Sanjeev P Bhavnani, Jeffrey Kluger, Craig I Coleman, C Michael White, Danette Guertin, Nabil A Shafi, Ravi K Yarlagadda, Christopher A Clyne
Heart Rhythm: the Official Journal of the Heart Rhythm Society 2010, 7 (6): 755-60

BACKGROUND: Recent investigations have demonstrated that the occurrence of implantable cardioverter-defibrillator (ICD) shocks is associated with adverse long-term outcomes. These studies have emphasized that the risk is most reasonably due to arrhythmias rather than to the shock itself. We sought to compare the impact of shock delivery for induced ventricular arrhythmias during implantation defibrillation threshold testing and noninvasive electrophysiology study (NIPS) to clinical shocks on long-term outcomes among patients with ICDs.

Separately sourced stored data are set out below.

### config.mk
export PLATFORM = sky130hd
export DESIGN_NAME = ipd_detector
export DESIGN_NICKNAME = d
export VERILOG_FILES = /design/src/hw/ipd_pkg.sv /design/src/hw/ipd_detector.sv
export SDC_FILE = /design/constraint.sdc
export NUM_CORES = 1
export LEC_CHECK = 0
export BUFFER_PORTS_ARGS = -buffer_cell sky130_fd_sc_hd__buf_2
export CAP_MARGIN = 15
export CELL_PAD_IN_SITES_DETAIL_PLACEMENT = 2
export CELL_PAD_IN_SITES_GLOBAL_PLACEMENT = 2
export CORE_MARGIN = 3
export CORE_UTILIZATION = 37
export CTS_CLUSTER_SIZE = 25
export DETAILED_ROUTE_END_ITERATION = 16
export PLACE_DENSITY = 0.82
export SYNTH_ARGS = -nofsm -noshare
export SYNTH_HDL_FRONTEND = slang
export SYNTH_SLANG_ARGS = --single-unit
### constraint.sdc
create_clock -name sys_clk_i -period 4.54 [get_ports sys_clk_i]
set_input_delay 0 -clock sys_clk_i [delete_from_list [all_inputs] [get_ports sys_clk_i]]
set_output_delay 0 -clock sys_clk_i [all_outputs]
set_load 0.01 [all_outputs]
### src/hw/ipd_pkg.sv
// Overview of operation
// RULE1 - Crossing thresholds are signed 2.14 values
// RULE2 - Per path bit selects one or two-bit flag
// RULE3 - Peak flag sets when filter exceeds upper
// RULE4 - Flag clears after dwell below lower limit
// RULE5 - RMS detector runs only when enabled
// RULE6 - RMS block length is two to M
// RULE7 - Average power compared to high, low limits
// RULE8 - Settings built from low and high bytes
package ipd_pkg;
  localparam logic [7:0] OFS_P0_UP_LO   = 8'h0F;
  localparam logic [7:0] OFS_P0_UP_HI   = 8'h10;
  localparam logic [7:0] OFS_P0_LO_LO   = 8'h11;
  localparam logic [7:0] OFS_P0_LO_HI   = 8'h12;
  localparam logic [7:0] OFS_P0_FMT     = 8'h13;
  localparam logic [7:0] OFS_P1_UP_LO   = 8'h16;
  localparam logic [7:0] OFS_P1_UP_HI   = 8'h17;
  localparam logic [7:0] OFS_P1_LO_LO   = 8'h18;
  localparam logic [7:0] OFS_P1_LO_HI   = 8'h19;
  localparam logic [7:0] OFS_P1_FMT     = 8'h1A;
  localparam logic [7:0] OFS_HOLD_LO    = 8'h1D;
  localparam logic [7:0] OFS_HOLD_HI    = 8'h1E;
  localparam logic [7:0] OFS_RMS_EN     = 8'h20;
  localparam logic [7:0] OFS_RMS_EXP    = 8'h21;
  localparam logic [7:0] OFS_RMS_UP_LO  = 8'h22;
  localparam logic [7:0] OFS_RMS_UP_HI  = 8'h23;
  localparam logic [7:0] OFS_RMS_LO_LO  = 8'h24;
  localparam logic [7:0] OFS_RMS_LO_HI  = 8'h25;
  localparam logic [7:0] OFS_IRQ_STAT   = 8'h40;
  localparam logic [7:0] OFS_IRQ_MASK   = 8'h41;
  localparam logic [7:0] OFS_FLAGS      = 8'h42;
  localparam logic [4:0] RMS_EXP_MAX    = 5'h10;
  localparam logic [15:0] RST_WORD      = 16'h0000;
  // Status bit positions: path0 set, path0 clear, path1 set, path1 clear, rms high, rms low.
  localparam int IRQ_W = 6;

  typedef struct packed {
    logic signed [15:0] upper;
    logic signed [15:0] lower;
    logic               wide;
  } ipd_path_cfg_s;

  typedef struct packed {
    ipd_path_cfg_s [1:0] path;
    logic [15:0]         hold;
    logic                rms_on;
    logic [4:0]          rms_exp;
    logic [15:0]         rms_upper;
    logic [15:0]         rms_lower;
    logic [IRQ_W-1:0]    irq_stat;
    logic [IRQ_W-1:0]    irq_mask;
    logic [1:0]          peak;
    logic [1:0][15:0]    dwell;
    logic [16:0]         blk_cnt;
    logic [47:0]         acc;
    logic [15:0]         avg;
    logic                avg_valid;
    logic [1:0]          rms_flag;
    logic [7:0]          rdata;
  } ipd_state_s;
endpackage

### src/hw/ipd_detector.sv
// Decided for this implementation: the plain strobed port.
`timescale 1ns/1ps
`default_nettype none
module ipd_detector
  import ipd_pkg::*;
(
  input  wire logic                sys_clk_i,
  input  wire logic                nrst_i,
  input  wire logic [7:0]          addr_i,
  input  wire logic [7:0]          wdata_i,
  input  wire logic                wr_i,
  input  wire logic                rd_i,
  output logic      [7:0]          rdata_o,
  input  wire logic [1:0][15:0]    iir_out_i,
  input  wire logic [15:0]         power_i,
  output logic      [1:0][1:0]     path_flag_o,
  output logic      [1:0]          rms_flag_o,
  output logic                     rms_avg_valid_o,
  output logic      [15:0]         rms_avg_o,
  output logic                     irq_o
);
  ipd_state_s st;
  ipd_state_s next_st;
  logic [IRQ_W-1:0] ev;
  logic [1:0]       above;
  logic [1:0]       below;
  logic [16:0]      blk_len;
  logic [47:0]      sum;

  genvar g;
  generate
    for (g = 0; g < 2; g++) begin : g_cmp
      // Thresholds and filter output share the signed 2.14 scale.
      assign above[g] = $signed(iir_out_i[g]) > st.path[g].upper; // RULE1
      assign below[g] = $signed(iir_out_i[g]) < st.path[g].lower;
    end
  endgenerate

  // Settings above sixteen are clamped so the block never grows beyond two to sixteen.
  assign blk_len = 17'h00001 << ((st.rms_exp > RMS_EXP_MAX) ? RMS_EXP_MAX : st.rms_exp); // RULE6
  assign sum     = st.acc + {32'h00000000, power_i};

  always_comb begin
    next_st = st;
    ev      = '0;
    next_st.rdata     = 8'h00;
    next_st.avg_valid = 1'b0;
    for (int p = 0; p < 2; p++) begin
      if (above[p]) begin
        if (!st.peak[p]) ev[2*p] = 1'b1;
        next_st.peak[p]  = 1'b1; // RULE3
        next_st.dwell[p] = 16'h0000;
      end else if (st.peak[p] && below[p]) begin
        // The dwell run restarts whenever the output leaves the region below the lower limit.
        if (st.dwell[p] >= st.hold) begin
          next_st.peak[p]  = 1'b0; // RULE4
          next_st.dwell[p] = 16'h0000;
          ev[2*p+1]        = 1'b1;
        end else begin
          next_st.dwell[p] = st.dwell[p] + 16'h0001;
        end
      end else begin
        next_st.dwell[p] = 16'h0000;
      end
    end
    if (st.rms_on) begin // RULE5
      if (st.blk_cnt + 17'h00001 >= blk_len) begin
        next_st.blk_cnt   = '0;
        next_st.acc       = '0;
        next_st.avg       = 16'(sum >> ((st.rms_exp > RMS_EXP_MAX) ? RMS_EXP_MAX : st.rms_exp)); // RULE6
        next_st.avg_valid = 1'b1;
      end else begin
        next_st.blk_cnt = st.blk_cnt + 17'h00001;
        next_st.acc     = sum;
      end
    end else begin
      next_st.blk_cnt  = '0;
      next_st.acc      = '0;
      next_st.rms_flag = 2'b00;
    end
    if (st.avg_valid) begin
      next_st.rms_flag[0] = st.avg > st.rms_upper; // RULE7
      next_st.rms_flag[1] = st.avg < st.rms_lower; // RULE7
      ev[4] = st.avg > st.rms_upper;
      ev[5] = st.avg < st.rms_lower;
    end
    if (wr_i) begin
      unique case (addr_i)
        OFS_P0_UP_LO:  next_st.path[0].upper[7:0]  = wdata_i; // RULE8
        OFS_P0_UP_HI:  next_st.path[0].upper[15:8] = wdata_i; // RULE8
        OFS_P0_LO_LO:  next_st.path[0].lower[7:0]  = wdata_i;
        OFS_P0_LO_HI:  next_st.path[0].lower[15:8] = wdata_i;
        OFS_P0_FMT:    next_st.path[0].wide        = wdata_i[0]; // RULE2
        OFS_P1_UP_LO:  next_st.path[1].upper[7:0]  = wdata_i;
        OFS_P1_UP_HI:  next_st.path[1].upper[15:8] = wdata_i;
        OFS_P1_LO_LO:  next_st.path[1].lower[7:0]  = wdata_i;
        OFS_P1_LO_HI:  next_st.path[1].lower[15:8] = wdata_i;
        OFS_P1_FMT:    next_st.path[1].wide        = wdata_i[0]; // RULE2
        OFS_HOLD_LO:   next_st.hold[7:0]           = wdata_i;
        OFS_HOLD_HI:   next_st.hold[15:8]          = wdata_i;
        OFS_RMS_EN:    next_st.rms_on              = wdata_i[0];
        OFS_RMS_EXP:   next_st.rms_exp             = wdata_i[4:0];
        OFS_RMS_UP_LO: next_st.rms_upper[7:0]      = wdata_i;
        OFS_RMS_UP_HI: next_st.rms_upper[15:8]     = wdata_i;
        OFS_RMS_LO_LO: next_st.rms_lower[7:0]      = wdata_i;
        OFS_RMS_LO_HI: next_st.rms_lower[15:8]     = wdata_i;
        OFS_IRQ_MASK:  next_st.irq_mask            = wdata_i[IRQ_W-1:0];
        default: ;
      endcase
    end
    // A new event in the same cycle as a write-one-to-clear keeps its bit set.
    if (wr_i && addr_i == OFS_IRQ_STAT) begin
      next_st.irq_stat = (st.irq_stat & ~wdata_i[IRQ_W-1:0]) | ev;
    end else begin
      next_st.irq_stat = st.irq_stat | ev;
    end
    if (rd_i) begin
      unique case (addr_i)
        OFS_P0_UP_LO:  next_st.rdata = st.path[0].upper[7:0];
        OFS_P0_UP_HI:  next_st.rdata = st.path[0].upper[15:8];
        OFS_P0_LO_LO:  next_st.rdata = st.path[0].lower[7:0];
        OFS_P0_LO_HI:  next_st.rdata = st.path[0].lower[15:8];
        OFS_P0_FMT:    next_st.rdata = {7'h00, st.path[0].wide};
        OFS_P1_UP_LO:  next_st.rdata = st.path[1].upper[7:0];
        OFS_P1_UP_HI:  next_st.rdata = st.path[1].upper[15:8];
        OFS_P1_LO_LO:  next_st.rdata = st.path[1].lower[7:0];
        OFS_P1_LO_HI:  next_st.rdata = st.path[1].lower[15:8];
        OFS_P1_FMT:    next_st.rdata = {7'h00, st.path[1].wide};
        OFS_HOLD_LO:   next_st.rdata = st.hold[7:0];
        OFS_HOLD_HI:   next_st.rdata = st.hold[15:8];
        OFS_RMS_EN:    next_st.rdata = {7'h00, st.rms_on};
        OFS_RMS_EXP:   next_st.rdata = {3'h0, st.rms_exp};
        OFS_RMS_UP_LO: next_st.rdata = st.rms_upper[7:0];
        OFS_RMS_UP_HI: next_st.rdata = st.rms_upper[15:8];
        OFS_RMS_LO_LO: next_st.rdata = st.rms_lower[7:0];
        OFS_RMS_LO_HI: next_st.rdata = st.rms_lower[15:8];
        OFS_IRQ_STAT:  next_st.rdata = {2'h0, st.irq_stat};
        OFS_IRQ_MASK:  next_st.rdata = {2'h0, st.irq_mask};
        OFS_FLAGS:     next_st.rdata = {4'h0, st.rms_flag, st.peak};
        default:       next_st.rdata = 8'h00;
      endcase
    end
  end

  always_ff @(posedge sys_clk_i) begin
    if (!nrst_i) begin
      st           <= '0;
      st.hold      <= RST_WORD;
      st.rms_upper <= RST_WORD;
      st.rms_lower <= RST_WORD;
    end else begin
      st <= next_st;
    end
  end

  generate
    for (g = 0; g < 2; g++) begin : g_out
      // Bit 1 repeats the flag only in two-bit format; single-bit format holds it low.
      assign path_flag_o[g] = {st.path[g].wide & st.peak[g], st.peak[g]}; // RULE2
    end
  endgenerate
  assign rms_flag_o      = st.rms_flag;
  assign rms_avg_o       = st.avg;
  assign rms_avg_valid_o = st.avg_valid;
  assign rdata_o         = st.rdata;
  assign irq_o           = |(st.irq_stat & st.irq_mask);

  a_peak_set: assert property (@(posedge sys_clk_i) disable iff (!nrst_i) // RULE3
    above[0] |=> st.peak[0]) else $error("Path0 flag not set above upper limit.");
  a_peak_hold: assert property (@(posedge sys_clk_i) disable iff (!nrst_i) // RULE4
    (st.peak[0] && !below[0]) |=> st.peak[0]) else $error("Path0 flag cleared without dwell.");
  a_dwell_cnt: assert property (@(posedge sys_clk_i) disable iff (!nrst_i) // RULE4
    $fell(st.peak[0]) |-> $past(st.dwell[0]) >= $past(st.hold)) else $error("Path0 cleared early.");
  a_narrow_fmt: assert property (@(posedge sys_clk_i) disable iff (!nrst_i) // RULE2
    !st.path[1].wide |-> !path_flag_o[1][1]) else $error("Wide bit set in narrow format.");
  a_rms_off: assert property (@(posedge sys_clk_i) disable iff (!nrst_i) // RULE5
    !st.rms_on |=> !rms_avg_valid_o) else $error("RMS result while disabled.");
  a_rms_high: assert property (@(posedge sys_clk_i) disable iff (!nrst_i) // RULE7
    rms_avg_valid_o |=> rms_flag_o[0] == ($past(rms_avg_o) > $past(st.rms_upper))) else $error("RMS high wrong.");
  a_rms_low: assert property (@(posedge sys_clk_i) disable iff (!nrst_i) // RULE7
    rms_avg_valid_o |=> rms_flag_o[1] == ($past(rms_avg_o) < $past(st.rms_lower))) else $error("RMS low wrong.");
  a_blk_len: assert property (@(posedge sys_clk_i) disable iff (!nrst_i) // RULE6
    (st.rms_on && st.rms_exp == 5'h00 && $past(st.rms_on)) |-> ##1 rms_avg_valid_o)
    else $error("Unit block missed.");
  a_byte_pair: assert property (@(posedge sys_clk_i) disable iff (!nrst_i) // RULE8
    (wr_i && addr_i == OFS_HOLD_HI) |=> st.hold[15:8] == $past(wdata_i)) else $error("Hold high byte lost.");
  a_thr_sign: assert property (@(posedge sys_clk_i) disable iff (!nrst_i) // RULE1
    (st.path[1].upper[15] && !iir_out_i[1][15]) |-> above[1]) else $error("Signed compare wrong.");
  c_peak_cycle: cover property (@(posedge sys_clk_i) disable iff (!nrst_i) $fell(st.peak[0]));
  c_rms_block:  cover property (@(posedge sys_clk_i) disable iff (!nrst_i) rms_avg_valid_o && st.rms_exp == 5'h04);
  c_irq:        cover property (@(posedge sys_clk_i) disable iff (!nrst_i) $rose(irq_o));
  c_path1_pk:   cover property (@(posedge sys_clk_i) disable iff (!nrst_i) $rose(st.peak[1]));
  c_unit_blk:   cover property (@(posedge sys_clk_i) disable iff (!nrst_i) rms_avg_valid_o && st.rms_exp == 5'h00);

  // Both paths obey the same flag rules, so their checks are generated once per path.
  generate
    for (g = 0; g < 2; g++) begin : g_chk
      a_path_set: assert property (@(posedge sys_clk_i) disable iff (!nrst_i) // RULE3
        above[g]
        |=> st.peak[g])
        else $error("Flag not set above upper limit.");

      a_path_rise: assert property (@(posedge sys_clk_i) disable iff (!nrst_i) // RULE3
        $rose(st.peak[g])
        |-> $past(above[g]))
        else $error("Flag rose without a crossing.");

      a_path_hold: assert property (@(posedge sys_clk_i) disable iff (!nrst_i) // RULE4
        (st.peak[g] && !below[g])
        |=> st.peak[g])
        else $error("Flag cleared while not below lower limit.");

      a_path_dwell: assert property (@(posedge sys_clk_i) disable iff (!nrst_i) // RULE4
        $fell(st.peak[g])
        |-> $past(st.dwell[g]) >= $past(st.hold))
        else $error("Flag cleared before the dwell ran out.");

      a_dwell_idle: assert property (@(posedge sys_clk_i) disable iff (!nrst_i) // RULE4
        !st.peak[g]
        |-> st.dwell[g] == 16'h0000)
        else $error("Dwell count running without a flag.");

      a_wide_fmt: assert property (@(posedge sys_clk_i) disable iff (!nrst_i) // RULE2
        (st.path[g].wide && st.peak[g])
        |-> path_flag_o[g] == 2'b11)
        else $error("Two-bit flag not shown.");

      a_set_event: assert property (@(posedge sys_clk_i) disable iff (!nrst_i) // RULE3
        $rose(st.peak[g])
        |-> st.irq_stat[2*g])
        else $error("Set event not recorded.");

      a_clr_event: assert property (@(posedge sys_clk_i) disable iff (!nrst_i) // RULE4
        $fell(st.peak[g])
        |-> st.irq_stat[2*g+1])
        else $error("Clear event not recorded.");
    end
  endgenerate

  // Blocks of two or more samples can never end in two cycles in a row.
  a_valid_pulse: assert property (@(posedge sys_clk_i) disable iff (!nrst_i) // RULE6
    (rms_avg_valid_o && st.rms_exp != 5'h00)
    |=> !rms_avg_valid_o)
    else $error("Block result repeated too soon.");

  a_unit_avg: assert property (@(posedge sys_clk_i) disable iff (!nrst_i) // RULE6
    (st.rms_on && st.rms_exp == 5'h00 && st.blk_cnt == 17'h00000 && st.acc == 48'h000000000000)
    |=> rms_avg_o == $past(power_i))
    else $error("Unit block average wrong.");

  a_exp_clamp: assert property (@(posedge sys_clk_i) disable iff (!nrst_i) // RULE6
    (st.rms_exp > RMS_EXP_MAX)
    |-> blk_len == 17'h10000)
    else $error("Block length not clamped.");

  a_rms_clear: assert property (@(posedge sys_clk_i) disable iff (!nrst_i) // RULE5
    !st.rms_on
    |=> (st.blk_cnt == 17'h00000 && st.acc == 48'h000000000000))
    else $error("Accumulator running while disabled.");

  a_rms_flag_off: assert property (@(posedge sys_clk_i) disable iff (!nrst_i) // RULE5
    (!st.rms_on && !rms_avg_valid_o)
    |=> rms_flag_o == 2'b00)
    else $error("RMS flags kept while disabled.");

  a_rms_ev_hi: assert property (@(posedge sys_clk_i) disable iff (!nrst_i) // RULE7
    (st.avg_valid && st.avg > st.rms_upper)
    |=> st.irq_stat[4])
    else $error("High power event lost.");

  a_rms_ev_lo: assert property (@(posedge sys_clk_i) disable iff (!nrst_i) // RULE7
    (st.avg_valid && st.avg < st.rms_lower)
    |=> st.irq_stat[5])
    else $error("Low power event lost.");

  // Status bits are sticky: only a write to the status register may drop one.
  a_irq_sticky: assert property (@(posedge sys_clk_i) disable iff (!nrst_i) // RULE3
    !(wr_i && addr_i == OFS_IRQ_STAT)
    |=> (st.irq_stat & $past(st.irq_stat)) == $past(st.irq_stat))
    else $error("Status bit dropped without a write.");

  a_w1c_clear: assert property (@(posedge sys_clk_i) disable iff (!nrst_i) // RULE4
    (wr_i && addr_i == OFS_IRQ_STAT && ev == 6'h00)
    |=> (st.irq_stat & $past(wdata_i[IRQ_W-1:0])) == 6'h00)
    else $error("Status bit not cleared by write.");

  a_rd_idle: assert property (@(posedge sys_clk_i) disable iff (!nrst_i) // RULE8
    !rd_i
    |=> rdata_o == 8'h00)
    else $error("Read data shown without a read.");

  a_rd_back: assert property (@(posedge sys_clk_i) disable iff (!nrst_i) // RULE8
    (rd_i && addr_i == OFS_HOLD_HI)
    |=> rdata_o == $past(st.hold[15:8]))
    else $error("Hold high byte read wrong.");

  a_hold_lo: assert property (@(posedge sys_clk_i) disable iff (!nrst_i) // RULE8
    (wr_i && addr_i == OFS_HOLD_LO)
    |=> st.hold[7:0] == $past(wdata_i))
    else $error("Hold low byte lost.");

  a_p0_lo_byte: assert property (@(posedge sys_clk_i) disable iff (!nrst_i) // RULE8
    (wr_i && addr_i == OFS_P0_LO_LO)
    |=> st.path[0].lower[7:0] == $past(wdata_i))
    else $error("Lower limit low byte lost.");

  a_p1_hi_byte: assert property (@(posedge sys_clk_i) disable iff (!nrst_i) // RULE8
    (wr_i && addr_i == OFS_P1_UP_HI)
    |=> st.path[1].upper[15:8] == $past(wdata_i))
    else $error("Upper limit high byte lost.");

  a_rms_lo_byte: assert property (@(posedge sys_clk_i) disable iff (!nrst_i) // RULE8
    (wr_i && addr_i == OFS_RMS_LO_LO)
    |=> st.rms_lower[7:0] == $past(wdata_i))
    else $error("Power low limit byte lost.");

  a_fmt_write: assert property (@(posedge sys_clk_i) disable iff (!nrst_i) // RULE2
    (wr_i && addr_i == OFS_P1_FMT)
    |=> st.path[1].wide == $past(wdata_i[0]))
    else $error("Format bit not written.");

  a_en_write: assert property (@(posedge sys_clk_i) disable iff (!nrst_i) // RULE5
    (wr_i && addr_i == OFS_RMS_EN)
    |=> st.rms_on == $past(wdata_i[0]))
    else $error("Enable bit not written.");

  a_exp_write: assert property (@(posedge sys_clk_i) disable iff (!nrst_i) // RULE6
    (wr_i && addr_i == OFS_RMS_EXP)
    |=> st.rms_exp == $past(wdata_i[4:0]))
    else $error("Block exponent not written.");
endmodule
`default_nettype wire

==> summary.txt <==
Clocking
  • Clk sink count: 242
  • Clock Path Buffers: 3
  • CTS Buf Count: 30
  • Setup repair bufs after CTS: 0
  • H-tree depth: 1
  • Gates resized, CTS repair: 0
  • Root Driver: clkbuf_16
  • Clk slew on worst S/H paths: 0.06 ns
  • CTS tree: done
  • Later-pin clock latency in the skew report: 0.59 ns

Setup path
  • Setup crit end kind: register
  • Worst Setup Path Type: register to register
  • Startpoint Class: register
  • CP Data Arrival Time: 4.65 ns
  • Slowest CP cell: a2111oi_0
  • Family with the most delay on the worst path: compound AO/OA/AOI/OAI gates
  • CP peak stage delay: 0.85 ns
  • Max FO, Critical Path: 4
  • Worst Path Required: 4.96 ns
  • Cells along the critical path: and3_1 > and3_1 > nand3_1 > nor3_1 > xor2_1 > ha_1 > nand2_1 > o21ai_0 > a211oi_1 > o31ai_1 > buf_4 > nand2_1 > a2111oi_0 > a41oi_1
  • Worst path bufs/invs: 1

Synthesis
  • Cell taking the most area after synthesis: dfxtp_1
  • Commonest cells post-synth: nand2_1 (281), dfxtp_1 (242), a21oi_1 (208)
  • Most numerous cell in the Yosys netlist: nand2_1
  • Area share of the largest cell type after synthesis: 29.4%
  • Register area share after synthesis: 29.4%
  • Synthesized flop and latch total: 242
  • Avg Cell Area, Syn: 7.66 sq um
  • Synth Net Count: 2383
  • Cells after synthesis: 2153
  • Distinct cells, synth: 86
  • Mapped cell area: 16500 sq um
  • Top cells by area, synth: dfxtp_1 (29%), ha_1 (12%), nand2_1 (6.4%)
  • EDFF count, synth: 0
  • Ys async rst share: 0%
  • Post-synth top flop: dfxtp_1
  • Synth warn: 0

STA
  • Setup_tns: 0 ns
  • Final worst path period share: 93.1%
  • Setup Skew: 0.0360 ns
  • F_max: 237 MHz
  • Final hold vios: 0
  • Clock period minus worst slack: 4.23 ns
  • Worst hold margin: 0.0412 ns
  • Worst-Margin Slew: 1.08 ns
  • Unrepaired setup endpoints after global routing: false
  • Final slew viol count: 0
  • Number of setup violations in the final report: 0
  • Slew HR: 27.9%

Die
  • Initial core utilization: 37.8%
  • Row Count: 76
  • Die extent in x: 217 um
  • Placeable Area: 43600 sq um
  • Die extent in y: 217 um
  • Num ports: 100
  • Die area: 47100 sq um

Power and ir drop
  • Comb pwr share: 7.3%
  • Total internal power: 3600 uW
  • Sw Ratio: 25.6%
  • Peak VDD IR: 0.267 mV
  • Flop pwr share: 44.2%
  • Net Sw Power: 1240 uW
  • Pleak: 0.00686 uW
  • Cell Pwr Density: 261 nW/um^2
  • Clock share of power: 48.5%

Global routing
  • Initial antenna violation count: 3
  • Largest net degree at the start of global routing: 79
  • Congestion Overflow GR: 0
  • Vias in the first global route: 18.4k
  • First-pass GRT wire length: 111000 um
  • GRT Util Overall: 29.9%

Final layout
  • Nets: 2428
  • Layout fillers: 5126
  • Sequential Area: 4840 sq um
  • Area occupied by multi-input gates: 10500 sq um
  • Ratio of cells with drive above 1 in the final layout: 9.93%
  • Area Growth Syn to Fin: 12.2%

Place
  • Final RePlAce weighted congestion: 0.967
  • Port Buffers: 99
  • DP Wirelength: 54400 um

Worst hold path
  • Worst hold path type: input port to register

Route
  • Pre-antenna DRT Iters: 5
  • Vias per inst: 6.10
  • Met2 WL: 33200 um
  • # DRC: 0
  • Avg WL per Cell: 25.6 um
  • WL final: 71800 um
  • Met3 Routed Length: 4040 um
  • Met1 wire length: 32200 um
  • Drt initial violations: 1372
  • DR top layer: met5
  • Antenna-violating nets left: 0
  • Vias: 17.1k

Status
  • Status: complete, no violations

Job
  • Maxcap violations: 0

METHODS: This was a cohort evaluation of 1,372 patients undergoing ICD implantation at a tertiary hospital from December 1997 to January 2007. The probability of all-cause mortality and hospitalization for acute decompensated heart failure (ADHF) was evaluated based upon the type of ICD shock received using multivariable Cox proportional analyses. The four shock types analyzed were implantation shocks only (n = 694), additional NIPS shocks only (n = 319), additional appropriate shocks only (n = 128), or additional inappropriate shocks only (n = 104).

RESULTS: The risk of death (adjusted hazard ratio [AHR] 0.91 [95% confidence interval (CI) 0.69-1.20]; P = .491) or ADHF (AHR 0.71 [95% CI 0.46-1.16]; P = .277) were similar between recipients of NIPS shocks and recipients of implantation shocks. Receiving an appropriate ICD shock increased the risk of death (AHR 2.09 [95% CI 1.38-2.69]; P <.001) and ADHF (AHR 2.40 [95% CI 1.51-3.81]; P <.002) as compared with implantation shocks and also increased the risk of death (AHR 2.61 [95% CI 1.86-3.67]; P <.001) and ADHF (AHR 2.29 [95% CI 1.33-3.97]; P = .003) as compared with NIPS shocks.

CONCLUSIONS: ICD shocks delivered during induced ventricular arrhythmias at the time of NIPS testing does not increase the risk of death or ADHF as compared with recipients of appropriate ICD shocks. The occurrence of spontaneous arrhythmias in vulnerable substrates may explain the increased risk.